American political scientist Dmitry Drobnitsky, in an interview with RT, noted that the United States was essentially waging a colonial war against the Philippines, while denying it.

“The end of the 19th century was a time when states could afford this, and the Americans always acted straightforwardly and presumptuously, regardless of either the problems of the indigenous population of their continent or other territories that they conquered,” the political scientist noted.

End of the war

In early 1901, US forces managed to capture rebel leader Emilio Aguinaldo and force him to recognize the authority of the United States.

However, despite this, the Filipinos continued to resist.

In September 1901, in response to American oppression, the inhabitants of Samar Island rebelled, killed 48 US Army soldiers and seized their arsenal.

In response, General Jacob Smith ordered the Marines to attack the island and take no prisoners.

The exact number of victims of this act of intimidation has not been established, however, according to some historians, it can be up to several thousand people.

  • Postcard depicting the Bureau of Science building in Manila, built by the American administration in 1902

  • © social networks

In the spring of 1902, the rebel command surrendered to American troops.

A few months later, the war was declared over, but the fighting with individual detachments of the rebels continued until 1913.

The war in the Philippines cost the US government an unprecedented amount of $ 600 million at that time. The combat losses of the Americans amounted to 4.3 thousand military personnel.

In turn, local militias in battles with the US army lost about 20 thousand people.

Civilian casualties amounted to at least 200,000 people.

Only in 1935 the Philippines received the status of autonomy within the United States, and in 1946 finally gained independence.

The war with Spain and its former colonies was the result of changes in US foreign policy that took place at the turn of the 19th and 20th centuries, Yury Rogulev, director of the Franklin Roosevelt Foundation for the Study of the United States at Moscow State University, said in an interview with RT.

“The United States from the beginning of its existence until recently did not recognize colonial possessions and condemned other world powers for having such possessions.
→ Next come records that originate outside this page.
==> config.mk <==
export PLATFORM = sky130hd
export DESIGN_NAME = psi_twist_loader
export DESIGN_NICKNAME = d
export VERILOG_FILES = /design/src/rtl/psi_twist_loader.sv
export SDC_FILE = /design/constraint.sdc
export NUM_CORES = 2
export LEC_CHECK = 0
export BUFFER_PORTS_ARGS = -buffer_cell sky130_fd_sc_hd__clkbuf_2
export CAP_MARGIN = 20
export CORE_MARGIN = 2
export CORE_UTILIZATION = 30
export CTS_BUF_LIST = sky130_fd_sc_hd__clkbuf_4 sky130_fd_sc_hd__clkbuf_8 sky130_fd_sc_hd__clkbuf_16
export CTS_CLUSTER_DIAMETER = 100
export CTS_CLUSTER_SIZE = 8
export DETAILED_ROUTE_END_ITERATION = 10
export PLACE_DENSITY = 0.45
export REMOVE_ABC_BUFFERS = 1
export SLEW_MARGIN = 15
export SYNTH_ARGS = -nofsm -noshare
export SYNTH_HDL_FRONTEND = slang
export SYNTH_SLANG_ARGS = --single-unit
==> constraint.sdc <==
create_clock -name clk -period 29 [get_ports clk]
set_input_delay 2.9 -clock clk [delete_from_list [all_inputs] [get_ports clk]]
set_output_delay 2.9 -clock clk [all_outputs]
set_load 0.05 [all_outputs]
At the end of the 19th century, the United States had already mastered the territory of its mainland and began to expand beyond its borders.

The Spanish-American War became one of the manifestations of this new, imperialist policy," the expert emphasized.

At the same time, both then and now, official American history claims that the territories seized from the Spaniards were not colonies, Yuri Rogulev added. 

“The United States invented a special regime for them: they were not considered colonies, but these were territories that were under the control and administration of the United States.

It was such a peculiar quasi-colonial order and regime.

At the same time, Washington did not officially consider the Philippines to be its colony, ”the source explained to RT. 

The war with Spain and the Philippines largely influenced the formation of further US foreign policy, and in particular, the so-called "big stick" concept. 

“American expansion at the end of the 19th century was accompanied not only by territorial expansion, but also by the industrial revolution and powerful industrialization.

Big capital arose, which became cramped even within the vast borders of the United States, and began to overflow beyond its borders.

It was both commercial, economic and political expansion.

Then this concept of the “big stick” arose, which involves negotiating from a position of strength, ”explained the interlocutor of RT.   

Despite the fact that the positions of politicians who adhered to isolationism were still strong in the United States, Washington's future course for expansion far beyond the borders of its country was already predetermined, Yuri Rogulev concluded.